## EXERCISE INPUTS:
--- config.mk ---
export PLATFORM = sky130hd
export DESIGN_NAME = bp_btb_predictor
export DESIGN_NICKNAME = d
export VERILOG_FILES = /design/src/rtl/bp_pkg.sv /design/src/rtl/bp_ras.sv /design/src/rtl/bp_btb_predictor.sv
export SDC_FILE = /design/constraint.sdc
export NUM_CORES = 2
export LEC_CHECK = 0
export ABC_CLOCK_PERIOD_IN_PS = 3800
export BUFFER_PORTS_ARGS = -buffer_cell sky130_fd_sc_hd__buf_2
export CAP_MARGIN = 15
export CORE_MARGIN = 2
export CORE_UTILIZATION = 28
export DETAILED_ROUTE_END_ITERATION = 8
export PLACE_DENSITY = 0.43
export SYNTH_ARGS = -nofsm -noshare
export SYNTH_HDL_FRONTEND = slang
export SYNTH_SLANG_ARGS = --single-unit
--- constraint.sdc ---
create_clock -name clk -period 3.8 [get_ports clk]
set_input_delay 0.38 -clock clk [delete_from_list [all_inputs] [get_ports clk]]
set_output_delay 0.38 -clock clk [all_outputs]
set_load 0.05 [all_outputs]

## WORK ITEM:
From the first line of the records above down to the line containing "create_clock -name clk", repeat each line exactly as written. Include both of those lines and add nothing.

## FINISHED TASK:
--- config.mk ---
export PLATFORM = sky130hd
export DESIGN_NAME = bp_btb_predictor
export DESIGN_NICKNAME = d
export VERILOG_FILES = /design/src/rtl/bp_pkg.sv /design/src/rtl/bp_ras.sv /design/src/rtl/bp_btb_predictor.sv
export SDC_FILE = /design/constraint.sdc
export NUM_CORES = 2
export LEC_CHECK = 0
export ABC_CLOCK_PERIOD_IN_PS = 3800
export BUFFER_PORTS_ARGS = -buffer_cell sky130_fd_sc_hd__buf_2
export CAP_MARGIN = 15
export CORE_MARGIN = 2
export CORE_UTILIZATION = 28
export DETAILED_ROUTE_END_ITERATION = 8
export PLACE_DENSITY = 0.43
export SYNTH_ARGS = -nofsm -noshare
export SYNTH_HDL_FRONTEND = slang
export SYNTH_SLANG_ARGS = --single-unit
--- constraint.sdc ---
create_clock -name clk -period 3.8 [get_ports clk]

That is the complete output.